Consumida por ‘La maldición de Hill House’
El mes de la noche de brujas por excelencia. Aquel en que, durante la noche de Samaín —la más corta del año—, las ánimas viajan; cuando se dice que el mundo de los vivos y el de los muertos están más próximos, se estrenó La maldición de Hill House, una aterradora serie en la que precisamente se da con mayor fuerza ese concepto de reunión de la mayor de las festividades paganas celtas.

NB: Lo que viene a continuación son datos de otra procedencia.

==> design/flow/design.v <==
module PE(
    input clk,kernel_rf_en,
    input signed[8:0]R0,R1,R2,R3,R4,R5,R6,R7,R8,
    input signed[15:0]kernel_data,
    output reg signed[24:0]conv0,conv1,conv2,conv3,conv4,conv5,conv6,conv7,conv8
);
    reg [3:0]counter;
    reg signed[15:0]kernel[8:0];
    always@(posedge clk)begin
        if(kernel_rf_en)begin
            counter <= 0;
        end
        else begin
            counter <= counter + 1'b1;
        end
    end
    always @(*) begin
        kernel[counter-1] = (kernel_rf_en)? kernel[counter-1]:kernel_data;
    end
    always @(*) begin
        conv0 = R0 * kernel[0];
        conv1 = R1 * kernel[1];
        conv2 = R2 * kernel[2];
        conv3 = R3 * kernel[3];
        conv4 = R4 * kernel[4];
        conv5 = R5 * kernel[5];
        conv6 = R6 * kernel[6];
        conv7 = R7 * kernel[7];
        conv8 = R8 * kernel[8];
    end
endmodule
==> design/flow/run.sh <==
#!/bin/bash
# OpenROAD 26Q1-2900-gdf79404cd8, Yosys 0.63+post, stock flow scripts
make -C /OpenROAD-flow-scripts/flow DESIGN_CONFIG=/design/flow/config.mk WORK_HOME=/design/flow/orfs finish
==> design/flow/config.mk <==
export PLATFORM = sky130hd
export DESIGN_NAME = PE
export DESIGN_NICKNAME = PE
export VERILOG_FILES = /design/flow/design.v
export SDC_FILE = /design/flow/constraint.sdc
export NUM_CORES = 4
export LEC_CHECK = 1
export CORE_UTILIZATION = 40
==> design/flow/constraint.sdc <==
current_design PE

set clk_period 12.6
set clk_io_pct 0.2

create_clock -name clk0 -period $clk_period [get_ports {clk}]

set non_clock_inputs [all_inputs -no_clocks]
set_input_delay [expr $clk_period * $clk_io_pct] -clock clk0 $non_clock_inputs
set_output_delay [expr $clk_period * $clk_io_pct] -clock clk0 [all_outputs]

Exclusiva de la plataforma que los dos anteriores años nos había brindado la que para muchos era la ausente de esas fechas (Stranger Things), se coló como uno de los platos fuertes. La apuesta, eso sí, no había sido a una sola carta. La promoción estaba dividida con la de algo que ya tenía su propio nombre sin necesidad de presentaciones: Sabrina, esa bruja adolescente de los cómics que se nos presentaba mucho más oscura y turbia que en la serie más popular dentro de las diversas adaptaciones que el cómic ha tenido a lo largo de los años.

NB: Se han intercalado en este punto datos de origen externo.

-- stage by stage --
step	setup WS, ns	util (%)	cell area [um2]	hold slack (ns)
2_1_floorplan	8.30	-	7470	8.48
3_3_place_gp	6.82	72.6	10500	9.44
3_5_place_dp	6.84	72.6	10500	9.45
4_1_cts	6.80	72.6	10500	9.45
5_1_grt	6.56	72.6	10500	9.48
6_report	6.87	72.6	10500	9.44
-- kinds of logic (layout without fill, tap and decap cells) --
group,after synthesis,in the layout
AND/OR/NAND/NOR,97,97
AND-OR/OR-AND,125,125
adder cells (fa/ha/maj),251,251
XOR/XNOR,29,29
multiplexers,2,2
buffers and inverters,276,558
module FixedPrioArb #(
    parameter N = 4
)(
    input  logic [N - 1:0]    req,
    output logic [N - 1:0]    gnt
);
    assign gnt = req & (~(req-1));
endmodule
module RouterIPort (
    input                   clk,
    input                   reset_n,
    input                   i_frame,
    input                   i_data,
    input                   i_gnt,
    output logic [3:0]      o_dst_addr
);
localparam CNT_MAX = 2;
typedef enum logic [1:0] { 
    S_IDLE  = 'b00,
    S_ADDR  = 'b01,
    S_GRANT = 'b10,
    S_DATA  = 'b11
} state_t;
state_t cur_state, nxt_state;
logic   [3:0]   cnt;
logic           r_req;
logic   [1:0]   r_dst_addr;
always_ff @(posedge clk or negedge reset_n) begin
    if (!reset_n) begin
        cur_state <= S_IDLE;
    end else begin
        cur_state <= nxt_state;
    end
end
always_comb begin
    case (cur_state)
        S_IDLE: begin
            if (i_frame)
                nxt_state = S_ADDR;
            else
                nxt_state = S_IDLE;
        end
        S_ADDR: begin
            if (cnt == CNT_MAX & ~i_gnt)
                nxt_state = S_GRANT;
            else if (cnt == CNT_MAX & i_gnt)
                nxt_state = S_DATA; 
            else
                nxt_state = S_ADDR;
        end
        S_GRANT: begin
            if (i_gnt)
                nxt_state = S_DATA;
            else
                nxt_state = S_GRANT;
        end
        S_DATA: begin
            if (~i_frame)
                nxt_state = S_IDLE;
            else
                nxt_state = S_DATA;
        end
        default: begin
            nxt_state = S_IDLE;
        end
    endcase
end
always_ff @(posedge clk or negedge reset_n) begin
    if (!reset_n)
        cnt <= 0;
    else if (nxt_state == S_ADDR)
        cnt <= cnt + 1;
    else if (nxt_state == S_IDLE)
        cnt <= 0;
end
always_ff @(posedge clk or negedge reset_n) begin
    if (!reset_n)
        r_dst_addr <= 0;
    else if (nxt_state == S_ADDR)
        r_dst_addr <= {i_data, r_dst_addr[1]};
end
Decoder #(
    .N      ( 4                 )
) u_decoder (
    .EN     ( r_req & i_frame   ),
    .A      ( r_dst_addr        ),
    .Y      ( o_dst_addr        )
);
always_ff @(posedge clk or negedge reset_n) begin
    if (!reset_n)
        r_req <= 0;
    else begin
        if (nxt_state == S_ADDR && cnt == CNT_MAX - 1)
            r_req <= 1;
        else if (nxt_state == S_IDLE)
            r_req <= 0;
    end
end
endmodule
==> ./config.mk <==
export PLATFORM = sky130hd
export DESIGN_NAME = cpu
export DESIGN_NICKNAME = cpu
export VERILOG_FILES = /design/flow/design.v
export SDC_FILE = /design/flow/constraint.sdc
export NUM_CORES = 4
export LEC_CHECK = 1
export CORE_UTILIZATION = 50
==> ./constraint.sdc <==
current_design cpu

set clk_period 17.2
set clk_io_pct 0.2

create_clock -name clk0 -period $clk_period

set non_clock_inputs [all_inputs -no_clocks]
set_input_delay [expr $clk_period * $clk_io_pct] -clock clk0 $non_clock_inputs
set_output_delay [expr $clk_period * $clk_io_pct] -clock clk0 [all_outputs]
==> design/flow/design.v <==
module product_reg(
   input [13:0] in, 
   input clk,
   input en,
   output reg [13:0] out
);
    always @(posedge clk) begin
        if(en)
            out <= in;
    end
endmodule
==> design/flow/run.sh <==
#!/bin/bash
# OpenROAD 26Q1-2900-gdf79404cd8, Yosys 0.63+post, stock flow scripts
make -C /OpenROAD-flow-scripts/flow DESIGN_CONFIG=/design/flow/config.mk WORK_HOME=/design/flow/orfs finish
==> design/flow/config.mk <==
export PLATFORM = sky130hd
export DESIGN_NAME = product_reg
export DESIGN_NICKNAME = product_reg
export VERILOG_FILES = /design/flow/design.v
export SDC_FILE = /design/flow/constraint.sdc
export NUM_CORES = 4
export LEC_CHECK = 1
export CORE_AREA = 10 10 70 70
export DIE_AREA = 0 0 80 80
==> design/flow/constraint.sdc <==
current_design product_reg

set clk_period 1.0
set clk_io_pct 0.2

create_clock -name clk0 -period $clk_period [get_ports {clk}]

set non_clock_inputs [all_inputs -no_clocks]
set_input_delay [expr $clk_period * $clk_io_pct] -clock clk0 $non_clock_inputs
set_output_delay [expr $clk_period * $clk_io_pct] -clock clk0 [all_outputs]
==> results.cfg <==
; physical design summary
[clock_tree]
cts_sinks = 14
cts_htree_levels = 1
cts_tree = built
hold_buffers = 0
clockRootBuffer = clkbuf_4
postCtsSetupBuffers = 0
cts_made_buffers = 3
clockBufferDepth = 2
post_cts_resized = 41
clkTransAtPathRegs_ps = 70

[routing]
wl_per_cell_um = 10.6
drt_iter0_drc = 2
diodes = 0
drc = 0
wl_um = 997
via_per_inst = 2.87
first_pass_iters = 2
ant_nets = 0
vias = 270

[layout]
largest_reg_flops = 14
top_register = out
top_regs = out (14)
drive_above_1_share_pct = 39.6
fin_util_pct = 21.9
comb_cells = 0
logic_area_um2 = 0
area_delta_synth_final_pct = 78.0

[critical_path]
cp_num_buf_inv = 1
crit_family = flip-flops
end_kind = output pin
arrival_ps = 750
crit_chain = buf_2
slowest_delay_ps = 370
crit_required_ps = 800
critPathMaxFanout = 1
worstSetupPathType = reg -> out
critPathLaunchType = flip-flop
critPathSlowestCell = edfxtp_1

[synth]
synth_flops = 14
avgSynthCellArea_um2 = 30.0
ys_sh_simple_pct = 0
ys_seq_share_pct = 100
yosysChipArea_um2 = 420
yosysWarnings = 1
ys_cells = 14
xor_area_share_pct = 0
muxShareOfSynthArea_pct = 0
syn_inst = 14
ys_sh_adder_pct = 0
syn_area_um2 = 420
netlist-cell-type-count = 1
ys_sh_aoi_pct = 0

[floorplanning]
die_h_um = 80
row_count = 21
chipArea_mm2 = 0.00640
coreArea_mm2 = 0.00342
die_w_um = 80
ioPinCount = 30
initial_core_util_pct = 12.3

[grt]
grt_pass1_wl_um = 1530
antenna_found_initial = 0
gr-total-overflow = 0
grt_pass1_vias = 309
grt_usage_pct = 3.22
grt_start_max_net_pins = 12

[final_timing]
finalCritPeriodShare_pct = 95.3
final_hold_viol_count = 0
rsz0062_at_grt = yes
whs_ps = 487
setup_viol = 0
relSlewSlack_pct = 90.4
clock.fmax_mhz = 1050
worst_pin_slew_ps = 144
slew_viol_final = 0
post-route-min-period_ps = 953

[pwr]
clkPwrFrac_pct = 25.4
power.switching_fraction_pct = 16.2
peakVddDrop_mv = 0.684
p_switching_uw = 179
cellLeakagePower_uw = 0.000279
pwr-share-comb_pct = 10.6
intPower_uw = 923
powerDensity_mw_per_mm2 = 1470
power.total_uw = 1100
seq_power_share_pct = 64.0

[placed_design]
io_buffers = 29
gp_congestion = 0.761

[min_path]
hp-class = in -> reg

[run]
drv_cap = 0
warnings = 27

[run_status]
outcome = complete, no violations
==> synthesized netlist by cell type <==
cell / instances / area [µm²]
edfxtp_1: 14 / 420
==> placed cells by master (no fill, tap or decap) <==
cell type	count
clkbuf_2	1
clkbuf_4	3
buf_2	13
clkdlybuf4s50_1	15
buf_4	1
edfxtp_1	14
buf_12	1
==> path summary, 6_finish.rpt <==
| check | to | depth (start not counted) | startpoint |
|---|---|---|---|
| setup / recovery | out[0] | 1 | out[0] |
| hold / removal | out[8] | 1 | in[8] |
==> cells by family (layout without fill, tap and decap cells) <==
family,after synthesis,in the layout
flops,14,14
buf+inv,0,34
==> metrics by stage <==
stage,setup WS [ps],cells,setup TNS [ps],cell area [µm²]
finish,47.2,94,0,748
global route,-7.50,94,-8.86,748
CTS,-44.0,94,-44.0,753
detailed placement,-182,91,-2510,796
global placement,-167,91,-2300,796
floorplan,501,14,0,420
==> power by group through the flow <==
stage         registers, µW  logic (µW)  clock network (µW)
finish                  705         116                 280
global route            710         128                 321
CTS                     706         121                 293
==> layer usage <==
layer | global-route usage, % | part of all wire [%]
met1 | 3.05 | 40
met2 | 4.49 | 36
met3 | 4.09 | 23
met4 | 0.176 | 0.40
met5 | 0 | 0
==> layout make-up <==
class                   count  area (µm²)
fillers                   382        2670
flip-flops and latches     14         420
well taps                  46        57.6
repair buffers             31         248
clock buffers               3        22.5
Power is estimated from default activity; no workload was simulated.
### flow/run.sh
#!/bin/bash
# OpenROAD 26Q1-2900-gdf79404cd8, Yosys 0.63+post, stock flow scripts
make -C /OpenROAD-flow-scripts/flow DESIGN_CONFIG=/design/flow/config.mk WORK_HOME=/design/flow/orfs finish
### flow/config.mk
export PLATFORM = sky130hd
export DESIGN_NAME = main
export DESIGN_NICKNAME = main
export VERILOG_FILES = /design/flow/design.v
export SDC_FILE = /design/flow/constraint.sdc
export NUM_CORES = 4
export LEC_CHECK = 1
export CORE_UTILIZATION = 30
### flow/constraint.sdc
current_design main

set clk_period 6.3
set clk_io_pct 0.2

create_clock -name clk0 -period $clk_period [get_ports {sys_clk}]

set non_clock_inputs [all_inputs -no_clocks]
set_input_delay [expr $clk_period * $clk_io_pct] -clock clk0 $non_clock_inputs
set_output_delay [expr $clk_period * $clk_io_pct] -clock clk0 [all_outputs]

La maldición de Hill House, basada libremente en la novela homónima de la escritora norteamericana Shirley Jackson atrapa en el interior de una mansión encantada a la familia Crane. Como era de esperar, al transcurrir la trama en un lugar así, uno se espera una historia de fantasmas. Por supuesto que es lo que tendremos, un relato de terror con fantasmas, pero no es eso sin más. No tendremos tan solo a fantasmas apareciendo por la casa, ni esos sonidos ambientales unidos a planos cortos para jugar con nuestra atención y que haya sombras, manos, sangre o cualquiera de esos recursos que encontraremos también y que funcionan a la perfección. Aquí no está solamente el miedo a los espectros. Lo terrenal puede provocar emociones que aceleren más el pulso. La ansiedad y el pánico, que oprime a los personajes -y que se manifiesta de diferente manera según de quién se trate, está estrechamente relacionado con frustraciones variadas. La casa coge sus emociones, las mete en una licuadora y saca lo peor de cada uno. A su vez, cada cual lo proyecta de un modo: buscando refugio, comprensión o aislamiento.

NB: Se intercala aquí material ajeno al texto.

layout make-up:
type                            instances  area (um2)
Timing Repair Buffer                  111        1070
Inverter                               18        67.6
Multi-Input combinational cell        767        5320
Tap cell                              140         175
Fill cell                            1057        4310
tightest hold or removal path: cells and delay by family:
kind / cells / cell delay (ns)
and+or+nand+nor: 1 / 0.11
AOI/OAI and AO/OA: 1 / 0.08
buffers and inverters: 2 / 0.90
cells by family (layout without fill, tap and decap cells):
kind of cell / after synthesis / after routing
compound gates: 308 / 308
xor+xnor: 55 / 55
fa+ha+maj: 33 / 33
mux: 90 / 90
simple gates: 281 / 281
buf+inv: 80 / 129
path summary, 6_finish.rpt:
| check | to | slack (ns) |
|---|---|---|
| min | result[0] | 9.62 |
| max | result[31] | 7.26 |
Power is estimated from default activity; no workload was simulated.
==> ./design.v <==
module project_assignment_2 (
    input [7:0] A, 
    input [7:0] B, 
    input [2:0] opcode, 
    output reg [7:0] out,
    input clk
);
    always @(*) begin
        case(opcode)
            3'b000: out = A + B;     
            3'b001: out = A - B;     
            3'b010: out = A & B;      
            3'b011: out = A | B;       
            3'b100: out = A ^ B;       
            3'b101: out = ~A;            
            default: out = 8'b0; 
        endcase
    end
endmodule
==> ./run.sh <==
#!/bin/bash
# OpenROAD 26Q1-2900-gdf79404cd8, Yosys 0.63+post, stock flow scripts
make -C /OpenROAD-flow-scripts/flow DESIGN_CONFIG=/design/flow/config.mk WORK_HOME=/design/flow/orfs finish
==> ./config.mk <==
export PLATFORM = sky130hd
export DESIGN_NAME = project_assignment_2
export DESIGN_NICKNAME = project_assignment_2
export VERILOG_FILES = /design/flow/design.v
export SDC_FILE = /design/flow/constraint.sdc
export NUM_CORES = 4
export LEC_CHECK = 1
export CORE_AREA = 10 10 79 79
export DIE_AREA = 0 0 89 89
==> ./constraint.sdc <==
current_design project_assignment_2

set clk_period 7.1
set clk_io_pct 0.2

create_clock -name clk0 -period $clk_period

set non_clock_inputs [all_inputs -no_clocks]
set_input_delay [expr $clk_period * $clk_io_pct] -clock clk0 $non_clock_inputs
set_output_delay [expr $clk_period * $clk_io_pct] -clock clk0 [all_outputs]
==> results.sh <==
# physical design summary
export IMPL_drc=0
export IMPL_fin_util_pct=28.2
export IMPL_min_period_over_period_pct=84.7
export IMPL_common_cells="24 x ha_1, 20 x inv_1, 10 x nand2_1, 10 x o21ai_0, 9 x nor2_1"
export IMPL_die_x_um=89
export IMPL_status="completed"
export IMPL_yosys_cells=142
export IMPL_design_area_mm2=0.00132
export IMPL_finalSetupViolCount=0
export IMPL_hold_slack_ns=4.01
export IMPL_wl_per_cell_um=11.6
export IMPL_rsz0062_at_grt="false"
export IMPL_worst_setup_path_start_kind="primary input"
export IMPL_synth_top_area_share_pct=30.3
export IMPL_ctsResizeCount=0
export IMPL_swShare_pct=46.7
export IMPL_p_clk_share_pct=0
export IMPL_hold_buffers=0
export IMPL_dieHeight_um=89
export IMPL_flops=0
export IMPL_core_area_mm2=0.00466
export IMPL_final_hold_viol_count=0
export IMPL_overflow=0
export IMPL_routabilityCongestion=0.857
export IMPL_required_ns=5.68
export IMPL_drive_gt1_share_pct=2.42
export IMPL_cp_slowest_cell="clkdlybuf4s50_1"
export IMPL_core_util_floorplan_pct=21.3
export IMPL_report_final_slew_viol_count=0
export IMPL_peakVddDrop_mv=0.0271
export IMPL_first_pass_iters=4
export IMPL_cap_viol_max_count=0
export IMPL_wl_mm=2.54
export IMPL_critPathKind="in -> out"
export IMPL_vias_per_cell=4.62
export IMPL_slowest_delay_ns=0.68
export IMPL_fmax_ghz=0.166
export IMPL_synth_cell_types=37
export IMPL_hold_path_class="in -> out"
export IMPL_clock_buffers=0
export IMPL_seqPwrFrac_pct=0
export IMPL_p_int_mw=0.0508
export IMPL_postRouteAntennaNets=0
export IMPL_drtIter0Drc=50
export IMPL_num_rows=25
export IMPL_worstPathArrival_ns=4.59
export IMPL_regArea_um2=0
export IMPL_p_comb_share_pct=100.0
export IMPL_slew_headroom_pct=63.9
export IMPL_ioPinCount=28
export IMPL_syn_area_per_cell_um2=6.98
export IMPL_switchingPower_mw=0.0445
export IMPL_p_leak_nw=0.599
export IMPL_place_inst=219
export IMPL_path_common_cell="clkdlybuf4s50_1"
export IMPL_synth_warning_count=1
export IMPL_largest_area_cell="ha_1"
export IMPL_synth_most_common_cell="ha_1"
export IMPL_tool_warnings=42
export IMPL_port_buffers=27
export IMPL_p_per_area_mw_per_mm2=72.5
export IMPL_cp_end_kind="output port"
export IMPL_path_max_fanout=15
export IMPL_cp_num_buf_inv=2
export IMPL_grt_max_degree=31
export IMPL_grt_pass1_vias=988
export IMPL_dpl_cell_area_mm2=0.00132
export IMPL_ys_area_um2=991
export IMPL_antenna_found_initial=0
export IMPL_vias=1011
export IMPL_tightest_slew_ns=0.540
export IMPL_grt_util_all_layers_pct=6.69
export IMPL_path_delay_family="buffers and inverters"
export IMPL_dp_hpwl_mm=2.21
export IMPL_ys_seq_share_pct=0
export IMPL_post_cts_buffers=0
export IMPL_die_area_mm2=0.00792
export IMPL_crit_chain="clkdlybuf4s50_1, nor3b_4, mux2_2, fa_1, nor2b_1, o21ai_1, a21boi_1, o31ai_1, o21a_1, clkdlybuf4s50_1"
export IMPL_grt_first_pass_wirelength_mm=4.42
export IMPL_min_period_ns=6.01
export IMPL_instances_no_fill=219
export IMPL_netlist_instances=142
export IMPL_synth_area_top_cells="ha_1 30%, inv_1 7.6%, xnor2_1 7.1%"
export IMPL_area_growth_pct=32.7
export IMPL_synth_area_um2=991
export IMPL_diodes=0
export IMPL_setup_tns_ns=0
-- power groups by stage --
stage / logic [mW] / clock network [mW] / registers (mW)
CTS: 0.0971 / 0 / 0
global route: 0.110 / 0 / 0
finish: 0.0953 / 0 / 0
-- metrics by stage --
| step | power, mW | setup slack, ns |
|---|---|---|
| final | 0.0953 | 1.09 |
| after global routing | 0.110 | 0.831 |
| after CTS | 0.0971 | 1.04 |
| after detailed placement | 0.0964 | 1.06 |
| after global placement | 0.0959 | 1.06 |
| after floorplan | 0.0570 | 2.53 |
==> design/flow/design.v <==
module ClockDivider1Hz(
    input clk,
    input rst,
    output reg clk_1hz
);
reg [26:0] counter;
parameter MAX_COUNT = 100_000_000 - 1;
always @(posedge clk or posedge rst) begin
    if (rst) begin
        counter <= 0;
        clk_1hz <= 0;
    end else begin
        if (counter == MAX_COUNT) begin
            counter <= 0;
            clk_1hz <= ~clk_1hz;
        end else begin
            counter <= counter + 1;
        end
    end
end
endmodule
module SevenSegmentDisplay(
    input [3:0] binary_in,
    output reg [6:0] seg  
);
always @(*) begin
    case (binary_in)
        4'd0: seg = 7'b1000000;
        4'd1: seg = 7'b1111001;
        4'd2: seg = 7'b0100100;
        4'd3: seg = 7'b0110000;
        4'd4: seg = 7'b0011001;
        4'd5: seg = 7'b0010010;
        default: seg = 7'b1111111;  
    endcase
end
endmodule
--- flow/run.sh ---
#!/bin/bash
# OpenROAD 26Q1-2900-gdf79404cd8, Yosys 0.63+post, stock flow scripts
make -C /OpenROAD-flow-scripts/flow DESIGN_CONFIG=/design/flow/config.mk WORK_HOME=/design/flow/orfs finish
--- flow/design.v ---
module reader_13 (Clock, Resetn, w, z);
    input Clock, Resetn, w;
    output reg z;
    reg [2:1] y, Y;
    parameter [2:1] A = 2'b00, B = 2'b01, C = 2'b10, D=2'b11;
    always @(w or y)
        case (y)
            A: if(w) 
            begin
                z=0;
                Y<=B;
            end
            else    
                begin
                    Y<=A;
                end
            B: if(w)
            begin
                z=0;
                Y<=C;
            end
            else
                begin
                    Y<=A;
                end
            C: if(w)   
            begin
                z=0;
                Y<=A;
            end
            else
                begin
                    z=0;
                    Y<=D;
                end
            D: if (w)
            begin
                z=1;
                Y<=B;
            end
            else
                begin
                    z=0;
                    Y<=A;
                end
            default:
                begin
                    z=0;
                    Y<= 2'b00;
                    end
        endcase  
    always @(negedge Resetn or posedge Clock)
        if (Resetn == 0)  y <= A;   
        else y <= Y;
endmodule
--- flow/config.mk ---
export PLATFORM = sky130hd
export DESIGN_NAME = reader_13
export DESIGN_NICKNAME = reader_13
export VERILOG_FILES = /design/flow/design.v
export SDC_FILE = /design/flow/constraint.sdc
export NUM_CORES = 4
export LEC_CHECK = 1
export CORE_AREA = 10 10 70 70
export DIE_AREA = 0 0 80 80
--- flow/constraint.sdc ---
current_design reader_13

set clk_period 1.0
set clk_io_pct 0.2

create_clock -name clk0 -period $clk_period [get_ports {Clock}]

set non_clock_inputs [all_inputs -no_clocks]
set_input_delay [expr $clk_period * $clk_io_pct] -clock clk0 $non_clock_inputs
set_output_delay [expr $clk_period * $clk_io_pct] -clock clk0 [all_outputs]
==> summary.txt <==
Flow results follow.

The run finished with clean final reports. Per the timing report, the achievable frequency comes out to 1200 MHz. The final weighted congestion recorded by global placement is 0.594. The remaining global-route overflow is 0.

The number of antenna violations at the first check in global routing is 0. The area fraction in full adders, half adders and majority gates is 0%. The worst setup slack before clock tree synthesis is -0.0693 ns. The setup slack of the worst register-to-register path is 0.19 ns.

Across all layers, the routed design uses 117 vias. CTS added clock buffers totalling 3. In the synthesized netlist, the number of instances is 14. The finished layout reports a core utilization of 8.39%. The source-to-sink clock delay at the later pin of the worst-skew pair is 0.23 ns. The fraction of layout cells with a size suffix above 1 is 31.8%.

Antenna repair during routing inserted a diode count of 0. In this run the VDD rail shows a maximum IR drop of 210 uV. The CTS tree is built. The power density over cell area is 1530 mW/mm2. Per the detail_route report, DRC violations left total 0. Headroom to the max-slew limit came out at 84.1%. The mean area per synthesized cell is 11.8 um2.

The mean routed wirelength per cell is 4.76 um. For this run, the detailed router's first-pass iteration total came to 2. The worst min-delay path category is in -> async.

Post-CTS repair ended up resizing 0 cells. In the CTS report, the clock slew at the register clock pins of the worst setup and hold paths is listed as 0.04 ns. Looking at the clock tree report, the root buffer type is sky130_fd_sc_hd__clkbuf_4. The global-route wire length before repair is 641 um. For reference, compound AND-OR and OR-AND cells occupy 7.58% of the area reported after synthesis.

Measured in cells, the most critical reg-to-reg path has a length of 2. Looking at the clock tree report, the H-tree level count equals 1. The area of the die is 0.00640 mm2. The die boundary height is 80 um. The post-route worst setup slack is 0.164 ns.

The number of maximum-capacitance violations recorded for the run is 0. The number of warnings in the stage logs is 25. The max-slew violation count is 0. The cell-mix breakdown from Yosys lists the simple-gate area share as 19.7%. The total of endpoints with negative setup slack in the final report is 0. The fill cell total of the finished layout is 403. The clock period minus worst slack is 0.836 ns. The share of the synthesized area in the top cell type is 45.5%. The post-CTS setup-driven buffer insertion count is 0. The endpoint class of the critical path is a register. The largest net degree at the start of global routing is 7. The area share of xor/xnor cells in the synthesized design is 0%.

The number of routed nets with antenna violations is 0. The initial cell density of the core is 4.84%.

Setup repair after global routing left no endpoint under its margin. The number of global-route vias before repair was 151. The x dimension of the die is 80 um. The critical path startpoint category is a primary input. Multiplexer cells account for 0% of the synthesized area. The cell count in the Yosys report is 14. The report puts the hold buffer count at CTS at 0.

The leakage power is 0.109 nW. The half-perimeter wire length after detailed placement is 264 um. The area of the core region is 0.00342 mm2. After layout, the setup clock skew is reported as 0.00551 ns. The average vias per placed instance is 1.72. The number of register pins that no clock reaches is 1. The floorplan has 21 rows. The initial detailed-routing violation count is 3. Global routing consumed, over all layers together, 1.35% of the routing resources. The total standard cell area after synthesis is 165 um2. The final critical-path share of the clock period is 83.6%. The post-synthesis chip area from yosys is 165 um2.

For reference, the top cells by area after synthesis are sky130_fd_sc_hd__dfrtp_1, sky130_fd_sc_hd__dfstp_2, sky130_fd_sc_hd__and2_2. Per the run report, area growth between synthesis and finish was 73.5%. The number of buffers on the longest clock path is 2. The total routed wirelength is 324 um. The distinct cell type count after synthesis is 9.

The register bit total from synthesis is 5. The count of endpoints without a timing constraint is 2. The data required time of the worst path is 1.15 ns. The dominant cell type by area after synthesis is sky130_fd_sc_hd__dfrtp_1.

At the pin with the least slew margin, the transition time is 0.236 ns. According to the I/O placement log, the pin count is 4. The kind of critical path is in -> reg. The reg-to-reg startpoint is y[2]. Counting endpoints that fail hold in the final report gives 0.

The endpoint identified for the worst register-to-register timing path is y[0]. The highest fanout seen on the critical path is 2. The yosys warning tally is 1. Ranking logic cells in the layout by count gives the top entries sky130_fd_sc_hd__nor2_1, sky130_fd_sc_hd__clkbuf_4, sky130_fd_sc_hd__clkdlybuf4s50_1, sky130_fd_sc_hd__dfrtp_1, sky130_fd_sc_hd__and2_2. The count of buffers added on input and output ports is 3. The dominant combinational cell family by area after synthesis is simple AND/OR/NAND/NOR gates. Data arrives at the worst endpoint at 0.98 ns.
==> worst max path at each step <==
stage / startpoint / end / slack, ns / cells past startpoint
4_1_cts: w / y[0] / 0.18 / 3
5_1_grt: y[2] / y[0] / 0.12 / 2
6_report: w / y[0] / 0.16 / 3
==> area by class of cell <==
class | count | area [um2] | area share, %
inverter | 1 | 3.75 | 1.31
tap | 46 | 57.6 | 20.1
sequential | 5 | 116 | 40.6
multi-input combinational | 8 | 45.0 | 15.7
clock buffer | 4 | 26.3 | 9.17
timing repair buffer | 4 | 37.5 | 13.1
==> Yosys cell counts (all sizes together) <==
master,n
inv,1
dlxtn,1
nor2,3
a21oi,1
o21a,1
and2,2
nor4,1
dfrtp,3
dfstp,1
==> per-stage QoR <==
stage | total power, W | instance area (um2) | cells | hold WS (ns) | setup TNS, ns
6_report | 0.000438 | 287 | 68 | 0.155 | 0
3_3_place_gp | 0.000221 | 260 | 64 | 0.407 | -0.163
4_1_cts | 0.000457 | 287 | 68 | 0.150 | 0
3_5_place_dp | 0.000223 | 260 | 64 | 0.409 | -0.144
2_1_floorplan | 0.000202 | 165 | 14 | -0.0956 | 0
5_1_grt | 0.000486 | 287 | 68 | 0.140 | 0
==> flip-flops by register name (all words and copies together), names as in the netlist <==
| register | count |
|---|---|
| y | 4 |
| z | 1 |
==> per-layer routing <==
metal  share of wire, %  wire length [um]  GRT usage, %
met5                  0                 0             0
met4                1.5                 5         0.880
met3                 16                53          1.48
met2                 46               150          1.69
met1                 35               115          1.27
==> worst max-delay path, cell delays in order <==
cell and delay, ns:
sky130_fd_sc_hd__clkdlybuf4s50_1 0.43, sky130_fd_sc_hd__nor4_1 0.29, sky130_fd_sc_hd__a21oi_1 0.07
==> report_power, final <==
part | leakage, nW | switching (W) | internal, W
Combinational | 0.0359 | 0.0000129 | 0.0000199
Sequential | 0.0583 | 0.00000701 | 0.000180
Clock | 0.0150 | 0.0000682 | 0.000150
Total | 0.109 | 0.0000882 | 0.000350
==> logic make-up (layout without fill, tap and decap cells) <==
logic type / Yosys count / count (layout)
DFF: 4 / 4
latches: 1 / 1
AOI/OAI and AO/OA: 2 / 2
and+or+nand+nor: 6 / 6
buffers and inverters: 1 / 9
Power figures rest on the tool's default switching activity, not on a simulated workload.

La voz del narrador atrapa con su elocuencia con tan solo indicar, al inicio, que sucedió algo que nunca jamás podría olvidar. Un recurso manido, pero innegablemente bien llevado. Ese narrador es uno de los niños que vivieron en la casa que, años después, se respaldó en la literatura para volcar en palabras sus vivencias. Trató así de auto-convencerse de que todo había sido un mal sueño, que era producto de su perturbada mente, mera ficción.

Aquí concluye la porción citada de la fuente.